Part (a). Take f(x) = ax² + bx + c with a ≠ 0. Then
f(x + h) = a(x + h)² + b(x + h) + c = a(x² + 2xh + h²) + bx + bh + c = ax² + 2axh + ah² + bx + bh + c. [1 mark — full expansion of f(x + h).]
Subtracting f(x):
f(x + h) − f(x) = (ax² + 2axh + ah² + bx + bh + c) − (ax² + bx + c) = 2axh + ah² + bh = h(2ax + ah + b). [1 mark — correct subtraction.]
Dividing by h (h ≠ 0):
[f(x + h) − f(x)] / h = 2ax + ah + b. [1 mark — clean quotient.]
As h → 0, the term ah → 0, leaving
lim [f(x + h) − f(x)] / h = 2ax + b. [1 mark — h → 0 limit stated.]
Part (b). Setting a = 0, f(x) = bx + c. From (a) the quotient reduces to 2(0)x + 0 + b = b, constant in both x and h. [1 mark — derivation of constant quotient.]
Geometrically, b is the gradient of the straight line y = bx + c, and the difference quotient is precisely the slope between any two points on the line — which, for a line, is the same everywhere. So a linear function has constant rate of change b. [1 mark — geometric interpretation.]
Part (c). Substituting x = a₀ into the result of (a):
[f(a₀ + h) − f(a₀)] / h → 2 a a₀ + b as h → 0. [1 mark — substitution.]

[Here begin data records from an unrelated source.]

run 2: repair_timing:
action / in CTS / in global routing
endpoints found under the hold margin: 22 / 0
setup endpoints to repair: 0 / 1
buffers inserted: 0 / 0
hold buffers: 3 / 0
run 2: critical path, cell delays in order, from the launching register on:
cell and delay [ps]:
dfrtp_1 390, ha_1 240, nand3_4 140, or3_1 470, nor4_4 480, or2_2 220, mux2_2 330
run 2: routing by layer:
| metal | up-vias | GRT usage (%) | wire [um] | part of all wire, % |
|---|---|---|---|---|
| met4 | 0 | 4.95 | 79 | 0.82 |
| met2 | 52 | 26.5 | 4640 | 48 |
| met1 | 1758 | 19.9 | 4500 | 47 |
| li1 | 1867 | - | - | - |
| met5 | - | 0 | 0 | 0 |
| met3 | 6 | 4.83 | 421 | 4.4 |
$ cat src/rtl/fifo_pkg.sv
// Shared sizing helpers for the programmable-flag FIFO family.
package fifo_pkg;

    localparam int DEFAULT_ADDR_WIDTH = 5;

    function automatic int depth_of(input int addr_width);
        return 32'sd1 <<< addr_width;
    endfunction

    // Smallest address width able to index 'depth' entries.
    function automatic int clog2_depth(input int depth);
        int w;
        w = 0;
        for (int i = 0; i < 31; i++) begin
            if ((32'sd1 <<< i) < depth) begin
                w = i + 1;
            end
        end
        return w;
    endfunction

    function automatic int count_width(input int addr_width);
        return addr_width + 32'sd1;
    endfunction

    localparam int DEFAULT_COUNT_WIDTH = count_width(DEFAULT_ADDR_WIDTH);

    typedef logic [DEFAULT_COUNT_WIDTH-1:0] fifo_count_t;

endpackage

$ cat src/rtl/fifo_prog_flags_if.sv
// Producer/consumer bus of fifo_prog_flags; master drives requests, slave is the FIFO.
interface fifo_prog_flags_if #(
    parameter int DATA_WIDTH = 8,
    parameter int ADDR_WIDTH = 5
) ();

    logic                  write_enable;
    logic [DATA_WIDTH-1:0] write_data;
    logic                  read_enable;
    logic [DATA_WIDTH-1:0] read_data;
    logic                  read_valid;
    logic                  full;
    logic                  empty;
    logic                  almost_full;
    logic                  almost_empty;
    logic [ADDR_WIDTH:0]   count;
    logic                  overflow;
    logic                  underflow;
    logic                  clear_errors;

    modport master (
        output write_enable, write_data, read_enable, clear_errors,
        input  read_data, read_valid, full, empty, almost_full, almost_empty,
               count, overflow, underflow
    );

    modport slave (
        input  write_enable, write_data, read_enable, clear_errors,
        output read_data, read_valid, full, empty, almost_full, almost_empty,
               count, overflow, underflow
    );

endinterface
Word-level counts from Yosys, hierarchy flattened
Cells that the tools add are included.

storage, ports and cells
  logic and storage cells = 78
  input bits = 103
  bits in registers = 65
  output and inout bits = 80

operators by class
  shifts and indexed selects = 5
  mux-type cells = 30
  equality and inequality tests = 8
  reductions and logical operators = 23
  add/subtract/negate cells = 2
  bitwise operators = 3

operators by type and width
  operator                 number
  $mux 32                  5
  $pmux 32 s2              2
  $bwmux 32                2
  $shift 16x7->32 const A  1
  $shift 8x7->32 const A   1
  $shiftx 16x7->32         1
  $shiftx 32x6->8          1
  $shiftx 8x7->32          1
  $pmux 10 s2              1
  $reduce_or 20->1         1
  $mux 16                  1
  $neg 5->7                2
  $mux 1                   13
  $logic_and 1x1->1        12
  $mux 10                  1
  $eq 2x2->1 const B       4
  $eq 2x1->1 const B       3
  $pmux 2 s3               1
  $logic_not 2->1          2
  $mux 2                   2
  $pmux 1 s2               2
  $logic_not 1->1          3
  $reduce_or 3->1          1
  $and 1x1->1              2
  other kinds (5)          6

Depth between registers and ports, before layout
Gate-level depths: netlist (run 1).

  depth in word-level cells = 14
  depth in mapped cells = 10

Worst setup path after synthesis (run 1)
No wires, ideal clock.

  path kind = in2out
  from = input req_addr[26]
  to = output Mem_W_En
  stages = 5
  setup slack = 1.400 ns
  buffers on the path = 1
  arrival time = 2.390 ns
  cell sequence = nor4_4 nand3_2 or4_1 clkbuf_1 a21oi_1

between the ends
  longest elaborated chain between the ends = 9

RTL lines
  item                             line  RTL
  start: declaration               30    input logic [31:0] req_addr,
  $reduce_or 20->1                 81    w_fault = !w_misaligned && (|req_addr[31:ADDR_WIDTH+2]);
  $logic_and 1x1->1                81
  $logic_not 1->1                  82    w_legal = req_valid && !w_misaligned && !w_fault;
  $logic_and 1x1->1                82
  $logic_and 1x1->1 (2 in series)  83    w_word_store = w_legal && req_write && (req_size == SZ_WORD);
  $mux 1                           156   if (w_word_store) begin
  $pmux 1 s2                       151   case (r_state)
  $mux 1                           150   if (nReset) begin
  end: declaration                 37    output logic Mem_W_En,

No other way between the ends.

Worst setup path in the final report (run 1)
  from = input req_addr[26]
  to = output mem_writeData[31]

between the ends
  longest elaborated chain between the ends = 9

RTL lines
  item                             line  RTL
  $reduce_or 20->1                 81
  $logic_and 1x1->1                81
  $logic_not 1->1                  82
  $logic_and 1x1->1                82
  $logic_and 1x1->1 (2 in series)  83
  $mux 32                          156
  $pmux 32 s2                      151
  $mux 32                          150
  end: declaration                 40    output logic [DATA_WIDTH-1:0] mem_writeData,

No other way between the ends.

Unlike the linear case in (b), the limit depends on a₀: the instantaneous rate of change of a quadratic is itself a linear function of position. So a parabola's slope grows (or shrinks) as we move along the x-axis, whereas a straight line's slope is the same everywhere. [1 mark — qualitative interpretation.] ▮
Total: 8/8.
Band descriptors for marker.
Band 3: Attempts the expansion but drops the 2xh term, or fails to subtract cleanly. Doesn't reach the h → 0 step. ≈ 2-3 marks.
Band 4: Completes (a) up to the divided form 2ax + ah + b but doesn't push to h → 0; (b) shows the constant b but no interpretation; misses (c). ≈ 4-5 marks.
Band 5: Completes (a) including h → 0 = 2ax + b. (b) and (c) attempted but interpretation is loose or omitted in one part. ≈ 6-7 marks.
Band 6: All three parts complete, with explicit limit notation, geometric interpretation of b in (b), and a clear sentence in (c) contrasting quadratic vs linear rates of change. 8/8.